Task description
From the entries below, output the line with "run 3: worst" and each following line up to and including the line with "met1 | 31.8 | 2715 | 7360", exactly as written.

Information given
>>

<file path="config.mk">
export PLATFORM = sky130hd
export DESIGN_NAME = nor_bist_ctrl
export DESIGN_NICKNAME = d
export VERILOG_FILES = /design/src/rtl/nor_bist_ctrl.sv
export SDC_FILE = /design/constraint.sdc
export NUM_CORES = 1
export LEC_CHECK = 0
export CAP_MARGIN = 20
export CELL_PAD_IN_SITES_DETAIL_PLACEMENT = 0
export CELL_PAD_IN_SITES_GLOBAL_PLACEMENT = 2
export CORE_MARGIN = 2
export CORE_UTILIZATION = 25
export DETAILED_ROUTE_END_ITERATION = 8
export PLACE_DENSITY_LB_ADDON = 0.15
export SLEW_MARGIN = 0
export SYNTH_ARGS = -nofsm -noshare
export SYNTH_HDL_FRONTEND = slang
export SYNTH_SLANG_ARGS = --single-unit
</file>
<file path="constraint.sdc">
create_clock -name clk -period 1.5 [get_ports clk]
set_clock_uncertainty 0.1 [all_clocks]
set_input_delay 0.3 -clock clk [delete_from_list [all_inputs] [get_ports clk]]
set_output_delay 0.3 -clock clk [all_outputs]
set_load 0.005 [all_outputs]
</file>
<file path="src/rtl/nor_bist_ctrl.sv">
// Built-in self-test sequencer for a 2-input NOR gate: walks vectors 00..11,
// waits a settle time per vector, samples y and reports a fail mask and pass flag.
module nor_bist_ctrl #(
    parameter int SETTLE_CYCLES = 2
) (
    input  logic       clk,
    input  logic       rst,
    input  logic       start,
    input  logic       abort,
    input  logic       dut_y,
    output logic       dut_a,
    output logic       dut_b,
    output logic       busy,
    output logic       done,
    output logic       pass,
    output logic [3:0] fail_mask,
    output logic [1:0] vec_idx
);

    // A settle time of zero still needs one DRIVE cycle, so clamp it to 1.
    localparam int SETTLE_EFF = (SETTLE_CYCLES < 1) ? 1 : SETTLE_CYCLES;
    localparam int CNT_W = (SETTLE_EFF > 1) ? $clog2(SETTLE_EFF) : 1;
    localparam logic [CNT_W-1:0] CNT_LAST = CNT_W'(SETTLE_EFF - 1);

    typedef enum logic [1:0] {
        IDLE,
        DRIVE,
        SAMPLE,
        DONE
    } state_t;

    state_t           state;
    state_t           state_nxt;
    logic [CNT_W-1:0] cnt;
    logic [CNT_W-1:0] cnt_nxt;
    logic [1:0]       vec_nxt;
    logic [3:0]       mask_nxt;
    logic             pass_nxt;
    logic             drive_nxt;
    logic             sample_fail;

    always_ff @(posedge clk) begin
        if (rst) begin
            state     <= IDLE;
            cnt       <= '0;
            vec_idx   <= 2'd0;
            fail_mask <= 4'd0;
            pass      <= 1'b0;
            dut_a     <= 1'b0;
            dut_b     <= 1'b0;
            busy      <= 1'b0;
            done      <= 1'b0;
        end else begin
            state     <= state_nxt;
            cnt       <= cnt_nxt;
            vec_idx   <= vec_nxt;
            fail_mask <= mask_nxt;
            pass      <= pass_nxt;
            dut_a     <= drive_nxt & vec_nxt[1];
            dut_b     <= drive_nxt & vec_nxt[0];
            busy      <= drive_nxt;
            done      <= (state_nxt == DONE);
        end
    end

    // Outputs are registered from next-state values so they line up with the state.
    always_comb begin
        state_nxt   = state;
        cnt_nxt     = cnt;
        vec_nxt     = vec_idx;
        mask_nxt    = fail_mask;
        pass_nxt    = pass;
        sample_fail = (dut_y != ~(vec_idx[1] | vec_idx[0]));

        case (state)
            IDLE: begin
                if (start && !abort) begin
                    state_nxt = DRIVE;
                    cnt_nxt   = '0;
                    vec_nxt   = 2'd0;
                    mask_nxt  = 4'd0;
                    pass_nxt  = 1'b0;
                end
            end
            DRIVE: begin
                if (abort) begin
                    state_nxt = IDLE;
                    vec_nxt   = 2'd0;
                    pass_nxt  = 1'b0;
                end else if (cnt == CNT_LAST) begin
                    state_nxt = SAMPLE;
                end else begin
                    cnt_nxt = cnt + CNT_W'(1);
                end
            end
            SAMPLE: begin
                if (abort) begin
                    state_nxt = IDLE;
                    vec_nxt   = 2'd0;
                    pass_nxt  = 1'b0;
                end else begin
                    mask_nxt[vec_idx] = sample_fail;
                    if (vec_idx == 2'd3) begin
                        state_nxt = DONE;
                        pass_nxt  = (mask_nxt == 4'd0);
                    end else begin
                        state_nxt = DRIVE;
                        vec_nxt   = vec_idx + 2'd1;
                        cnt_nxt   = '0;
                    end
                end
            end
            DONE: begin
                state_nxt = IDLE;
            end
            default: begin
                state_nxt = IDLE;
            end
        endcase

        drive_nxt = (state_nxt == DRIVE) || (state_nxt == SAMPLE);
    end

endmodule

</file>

<<
>>

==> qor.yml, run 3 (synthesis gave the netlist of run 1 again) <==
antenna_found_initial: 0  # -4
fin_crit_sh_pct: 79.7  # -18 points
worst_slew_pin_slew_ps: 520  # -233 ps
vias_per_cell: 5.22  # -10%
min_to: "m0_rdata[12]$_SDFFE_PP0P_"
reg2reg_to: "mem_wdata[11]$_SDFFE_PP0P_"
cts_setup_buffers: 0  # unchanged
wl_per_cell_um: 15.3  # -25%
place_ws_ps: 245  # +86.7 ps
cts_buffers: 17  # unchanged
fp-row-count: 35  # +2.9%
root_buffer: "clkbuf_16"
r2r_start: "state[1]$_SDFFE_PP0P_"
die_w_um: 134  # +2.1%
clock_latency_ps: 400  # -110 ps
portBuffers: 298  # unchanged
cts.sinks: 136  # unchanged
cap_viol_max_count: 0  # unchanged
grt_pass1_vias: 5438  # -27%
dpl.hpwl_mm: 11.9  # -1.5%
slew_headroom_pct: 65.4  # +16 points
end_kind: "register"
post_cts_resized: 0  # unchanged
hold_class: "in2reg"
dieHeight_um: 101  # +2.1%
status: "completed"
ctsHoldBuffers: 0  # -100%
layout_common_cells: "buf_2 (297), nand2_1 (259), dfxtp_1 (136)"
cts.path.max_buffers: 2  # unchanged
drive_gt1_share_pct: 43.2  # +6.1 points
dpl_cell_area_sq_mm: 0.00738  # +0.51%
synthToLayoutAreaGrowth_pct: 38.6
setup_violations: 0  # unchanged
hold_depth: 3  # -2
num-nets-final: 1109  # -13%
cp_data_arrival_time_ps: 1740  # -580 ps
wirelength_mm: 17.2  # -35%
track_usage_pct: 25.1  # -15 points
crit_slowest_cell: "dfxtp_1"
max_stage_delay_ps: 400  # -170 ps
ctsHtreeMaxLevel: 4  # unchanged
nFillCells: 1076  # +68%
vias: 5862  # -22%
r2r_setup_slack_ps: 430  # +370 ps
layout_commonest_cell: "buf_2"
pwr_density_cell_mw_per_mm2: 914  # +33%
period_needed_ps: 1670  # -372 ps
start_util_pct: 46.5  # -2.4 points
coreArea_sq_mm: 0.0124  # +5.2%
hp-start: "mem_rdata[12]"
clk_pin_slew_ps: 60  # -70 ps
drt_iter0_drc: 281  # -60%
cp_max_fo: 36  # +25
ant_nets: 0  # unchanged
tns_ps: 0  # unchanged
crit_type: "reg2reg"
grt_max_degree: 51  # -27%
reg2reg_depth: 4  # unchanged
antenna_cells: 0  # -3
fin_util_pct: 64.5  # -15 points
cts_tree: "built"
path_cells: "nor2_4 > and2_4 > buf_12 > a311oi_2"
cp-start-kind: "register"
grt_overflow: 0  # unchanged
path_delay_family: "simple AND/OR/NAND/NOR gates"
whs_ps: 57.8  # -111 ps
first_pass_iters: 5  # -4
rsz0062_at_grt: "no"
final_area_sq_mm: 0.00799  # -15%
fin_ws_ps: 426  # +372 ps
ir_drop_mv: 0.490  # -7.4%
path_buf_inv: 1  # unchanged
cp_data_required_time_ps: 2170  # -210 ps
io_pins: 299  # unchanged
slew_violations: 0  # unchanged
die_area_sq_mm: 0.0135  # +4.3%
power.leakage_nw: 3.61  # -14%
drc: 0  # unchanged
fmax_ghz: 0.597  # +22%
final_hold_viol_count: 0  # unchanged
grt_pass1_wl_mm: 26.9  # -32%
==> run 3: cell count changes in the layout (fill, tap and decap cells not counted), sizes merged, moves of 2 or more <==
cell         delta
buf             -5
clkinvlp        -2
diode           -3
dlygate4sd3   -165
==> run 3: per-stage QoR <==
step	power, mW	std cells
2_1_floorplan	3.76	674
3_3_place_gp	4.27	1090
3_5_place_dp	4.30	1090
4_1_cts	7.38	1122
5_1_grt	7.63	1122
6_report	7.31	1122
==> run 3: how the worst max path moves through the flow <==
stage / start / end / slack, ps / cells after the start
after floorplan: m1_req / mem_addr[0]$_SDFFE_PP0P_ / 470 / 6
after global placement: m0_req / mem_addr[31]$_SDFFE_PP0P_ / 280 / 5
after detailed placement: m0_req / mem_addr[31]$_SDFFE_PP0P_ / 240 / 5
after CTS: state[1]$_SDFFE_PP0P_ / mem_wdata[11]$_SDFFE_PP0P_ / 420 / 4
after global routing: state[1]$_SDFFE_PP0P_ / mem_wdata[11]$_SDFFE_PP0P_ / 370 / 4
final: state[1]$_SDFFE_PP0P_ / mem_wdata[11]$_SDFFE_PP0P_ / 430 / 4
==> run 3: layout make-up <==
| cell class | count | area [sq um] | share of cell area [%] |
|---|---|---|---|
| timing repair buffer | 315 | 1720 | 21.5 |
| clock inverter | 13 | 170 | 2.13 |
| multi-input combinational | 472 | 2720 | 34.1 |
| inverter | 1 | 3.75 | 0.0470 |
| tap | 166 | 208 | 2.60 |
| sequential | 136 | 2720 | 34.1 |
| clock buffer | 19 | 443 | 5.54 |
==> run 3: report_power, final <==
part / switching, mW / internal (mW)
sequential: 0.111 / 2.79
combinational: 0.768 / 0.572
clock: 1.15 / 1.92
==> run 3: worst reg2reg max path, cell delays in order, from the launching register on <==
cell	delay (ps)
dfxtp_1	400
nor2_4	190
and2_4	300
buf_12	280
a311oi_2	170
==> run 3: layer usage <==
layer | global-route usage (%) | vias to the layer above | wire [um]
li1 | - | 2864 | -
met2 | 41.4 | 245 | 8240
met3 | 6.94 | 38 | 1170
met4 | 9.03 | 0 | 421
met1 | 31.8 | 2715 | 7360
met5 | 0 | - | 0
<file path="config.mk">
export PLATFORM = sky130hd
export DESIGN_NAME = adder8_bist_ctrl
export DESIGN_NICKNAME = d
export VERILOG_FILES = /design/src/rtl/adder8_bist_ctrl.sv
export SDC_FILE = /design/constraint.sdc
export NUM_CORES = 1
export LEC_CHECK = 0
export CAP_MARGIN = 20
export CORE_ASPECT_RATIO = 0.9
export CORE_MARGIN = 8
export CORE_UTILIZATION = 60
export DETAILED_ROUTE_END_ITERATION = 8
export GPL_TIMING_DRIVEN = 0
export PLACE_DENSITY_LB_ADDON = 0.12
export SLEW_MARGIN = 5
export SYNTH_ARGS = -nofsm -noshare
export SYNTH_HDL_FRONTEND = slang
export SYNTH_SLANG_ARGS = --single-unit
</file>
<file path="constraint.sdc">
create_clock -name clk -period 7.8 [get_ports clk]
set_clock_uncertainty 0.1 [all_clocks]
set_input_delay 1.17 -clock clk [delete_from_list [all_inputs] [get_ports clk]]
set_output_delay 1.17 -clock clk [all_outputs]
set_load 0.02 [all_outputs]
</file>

<<

The completed task
==> run 3: worst reg2reg max path, cell delays in order, from the launching register on <==
cell	delay (ps)
dfxtp_1	400
nor2_4	190
and2_4	300
buf_12	280
a311oi_2	170
==> run 3: layer usage <==
layer | global-route usage (%) | vias to the layer above | wire [um]
li1 | - | 2864 | -
met2 | 41.4 | 245 | 8240
met3 | 6.94 | 38 | 1170
met4 | 9.03 | 0 | 421
met1 | 31.8 | 2715 | 7360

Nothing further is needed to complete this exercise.